If you have a personal injury case to bring against another, the best course of action is to talk to a lawyer. But even your lawyer may have a difficult time proving causation in your personal injury case. That’s because the legal concept of causation is much more complicated than most people believe.
Why is this the case? And is there any way to simplify it?
Working With a Lawyer
Personal injury lawyers specialize in navigating the difficult terrain of negligence cases. If you’ve been personally injured, your best course of action is to hire one as soon as possible.
Typically, personal injury lawyers are willing to have a free consultation with you. If your case is worth pursuing, you won’t have to pay anything until you win a settlement.
Your lawyer can help you understand the details of your case and how you might prove all the requisite elements of negligence, including causation. They’ll also represent you in negotiations and attempt to win you the biggest settlement possible. They’re indispensable in helping you get the best possible results.
The Basics of Causation in a Negligence Case
If you want to win a settlement in a personal injury case, you must prove all four elements of negligence. You must prove that the defendant had a duty of care with respect to you and your property. You must prove that the defendant breached that duty in some material way. You must prove that you suffered harm to your person or property. And you must prove that the defendant’s breach of duty was directly responsible for the harm you suffered. Otherwise, your damages may not be compensable.

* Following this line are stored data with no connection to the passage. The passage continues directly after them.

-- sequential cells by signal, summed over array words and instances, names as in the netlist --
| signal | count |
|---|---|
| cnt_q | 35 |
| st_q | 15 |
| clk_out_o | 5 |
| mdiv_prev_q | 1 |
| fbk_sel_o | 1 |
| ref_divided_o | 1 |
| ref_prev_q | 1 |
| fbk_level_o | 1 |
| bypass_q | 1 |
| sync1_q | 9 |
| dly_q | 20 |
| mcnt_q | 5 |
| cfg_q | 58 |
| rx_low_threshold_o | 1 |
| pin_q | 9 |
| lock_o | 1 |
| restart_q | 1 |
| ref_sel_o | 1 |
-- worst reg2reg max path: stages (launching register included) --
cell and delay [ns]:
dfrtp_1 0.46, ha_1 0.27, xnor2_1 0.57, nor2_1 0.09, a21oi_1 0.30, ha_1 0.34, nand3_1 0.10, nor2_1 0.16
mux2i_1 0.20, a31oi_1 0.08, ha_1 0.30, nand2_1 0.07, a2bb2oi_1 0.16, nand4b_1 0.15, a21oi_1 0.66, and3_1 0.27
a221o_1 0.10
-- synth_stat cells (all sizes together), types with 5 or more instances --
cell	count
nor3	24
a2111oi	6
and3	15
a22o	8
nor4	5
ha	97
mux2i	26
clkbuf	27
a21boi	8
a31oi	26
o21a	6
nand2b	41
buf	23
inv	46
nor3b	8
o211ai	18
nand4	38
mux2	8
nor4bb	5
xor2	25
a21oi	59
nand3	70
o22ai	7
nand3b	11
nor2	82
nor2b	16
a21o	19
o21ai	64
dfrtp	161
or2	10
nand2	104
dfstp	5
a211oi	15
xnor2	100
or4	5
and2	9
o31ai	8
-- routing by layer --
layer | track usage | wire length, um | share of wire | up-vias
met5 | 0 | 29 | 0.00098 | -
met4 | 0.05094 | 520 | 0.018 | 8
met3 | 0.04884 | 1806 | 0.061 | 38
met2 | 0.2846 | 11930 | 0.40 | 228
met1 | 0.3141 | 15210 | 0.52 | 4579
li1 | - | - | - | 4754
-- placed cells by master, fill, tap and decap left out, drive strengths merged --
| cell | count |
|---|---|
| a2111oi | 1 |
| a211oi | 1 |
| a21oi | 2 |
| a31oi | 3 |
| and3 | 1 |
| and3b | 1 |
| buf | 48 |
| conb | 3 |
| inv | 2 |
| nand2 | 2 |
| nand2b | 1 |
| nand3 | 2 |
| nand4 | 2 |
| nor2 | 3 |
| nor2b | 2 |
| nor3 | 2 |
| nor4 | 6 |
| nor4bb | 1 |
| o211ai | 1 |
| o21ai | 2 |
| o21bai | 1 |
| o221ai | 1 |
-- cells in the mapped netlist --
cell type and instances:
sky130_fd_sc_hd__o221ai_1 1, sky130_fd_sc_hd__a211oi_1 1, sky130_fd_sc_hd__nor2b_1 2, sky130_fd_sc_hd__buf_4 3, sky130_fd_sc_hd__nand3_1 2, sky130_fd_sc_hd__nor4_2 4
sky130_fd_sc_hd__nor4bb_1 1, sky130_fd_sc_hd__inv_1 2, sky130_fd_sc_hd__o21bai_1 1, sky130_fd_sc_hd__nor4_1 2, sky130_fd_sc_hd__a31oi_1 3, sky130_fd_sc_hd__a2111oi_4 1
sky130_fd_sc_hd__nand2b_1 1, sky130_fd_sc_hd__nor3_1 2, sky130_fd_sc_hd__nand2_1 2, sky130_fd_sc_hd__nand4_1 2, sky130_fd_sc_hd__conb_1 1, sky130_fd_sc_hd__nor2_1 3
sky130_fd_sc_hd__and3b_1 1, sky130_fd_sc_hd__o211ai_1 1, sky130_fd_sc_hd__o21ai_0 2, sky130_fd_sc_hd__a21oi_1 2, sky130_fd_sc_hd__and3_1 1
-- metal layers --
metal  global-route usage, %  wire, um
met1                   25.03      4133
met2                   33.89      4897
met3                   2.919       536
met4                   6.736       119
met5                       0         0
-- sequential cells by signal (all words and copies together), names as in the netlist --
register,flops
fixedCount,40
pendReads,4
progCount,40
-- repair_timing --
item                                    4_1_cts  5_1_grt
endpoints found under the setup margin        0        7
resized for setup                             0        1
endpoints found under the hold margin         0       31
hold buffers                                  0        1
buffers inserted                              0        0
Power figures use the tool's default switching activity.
### src/verilog/agdet_pkg.sv
// Shared constants and carrier types of the acquisition gate block.
// Assumes one clock domain; register indices sit on a plain port.
package agdet_pkg;
    // Register indices
    localparam logic [3:0] REG_CFG = 4'h0;
    localparam logic [3:0] REG_VALUE = 4'h1;
    localparam logic [3:0] REG_SWCFG = 4'h2;
    localparam logic [3:0] REG_UNITMAP = 4'h3;
    localparam logic [3:0] REG_PRESET = 4'h4;
    localparam logic [3:0] REG_CMD = 4'h5;
    localparam logic [3:0] REG_STATUS = 4'h6;
    localparam logic [3:0] REG_SWCOUNT = 4'h7;
    // Digital port configuration word
    localparam int CFG_W = 12;
    localparam int CFG_STATUS = 0;
    localparam int CFG_VALUE = 1;
    localparam int CFG_INVERT = 2;
    localparam int CFG_PUSHPULL = 3;
    localparam int CFG_TRIG_LSB = 4;
    localparam int CFG_GATE_WATCH = 8;
    localparam int CFG_GATE_RAISE = 9;
    localparam int CFG_GATE_DROP = 10;
    localparam int CFG_CLR_REARM = 11;
    // Sweep configuration word
    localparam int SWC_W = 8;
    localparam int SWC_PRESET_EN = 2;
    localparam int SWC_WRAP = 6;
    localparam int SWC_MARK = 7;
    // Command word
    localparam int CMD_START_LSB = 0;
    localparam int CMD_STOP_LSB = 4;
    localparam int CMD_ERASE_LSB = 8;
    // Unit map nibble: system, active, four-input
    localparam int UM_W = 4;
    localparam int UM_SYS_LSB = 0;
    localparam int UM_ACTIVE = 2;
    localparam int UM_FOUR = 3;
    localparam logic [UM_W-1:0] UM_RST = 4'h4;
    // Port and systems
    localparam int SYS_N = 4;
    localparam int DIO_W = 8;
    localparam int TRIG_PIN_LSB = 4;
    localparam logic [DIO_W-1:0] STATUS_MASK = 8'h0F;
    localparam logic [DIO_W-1:0] VALUE_MASK = 8'hFF;
    // Start marker words
    localparam logic [31:0] MARK_COARSE = 32'hC0000000;
    localparam logic [31:0] MARK_FINE = 32'h80000000;

    typedef struct packed {
        logic [SYS_N-1:0] start;
        logic [SYS_N-1:0] stop;
        logic [SYS_N-1:0] erase;
    } agdet_cmd_t;

    typedef struct packed {
        logic valid;
        logic [1:0] chan;
        logic [30:0] stamp;
    } agdet_evin_t;

    typedef struct packed {
        logic valid;
        logic [31:0] word;
    } agdet_evw_t;
endpackage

Legally, negligence cases must demonstrate causation in two key ways. You must demonstrate that the breach of duty was both the actual cause of the harm and the proximate cause of the harm.
Actual cause is sometimes called “cause in fact.” For a breach of duty to be meaningfully linked to damages, it must typically pass the “but-for” test. In other words, the harm would not have occurred but for the defendant’s actions or omissions. As a simple example, you might be able to show that the car accident wouldn’t have occurred if the defendant wasn’t speeding.
You must also show proximate cause, which is much trickier in some cases. Proximate cause is often a matter of spatial and temporal proximity, as well as reasonable foreseeability; the defendant must have taken an action or omitted an action in such a way that a reasonable person would foresee such harm as possible to occur.
Things get even deeper and more challenging when typical tests of actual cause and proximate cause don’t apply, such as when there are multiple actors and factors responsible for harm.
Why Is It So Complicated?
So why is causation so complicated in the legal field?
There are several explanations for this:
· The natural complexities of causation. You don’t have to be a philosopher to understand that the mechanics of causation are naturally complicated. Almost any individual event is the byproduct of countless events and conditions that preceded it. And in some cases, these factors are extraordinarily complicated and interwoven. Imagine that you are late for work; was this because you stayed up too late last night, because your alarm wasn’t loud enough, because you spilled something on your favorite shirt and had to change, because you got stuck behind somebody slow, or because of some combination of all these and 100 other little factors? This isn’t always easy to parse out.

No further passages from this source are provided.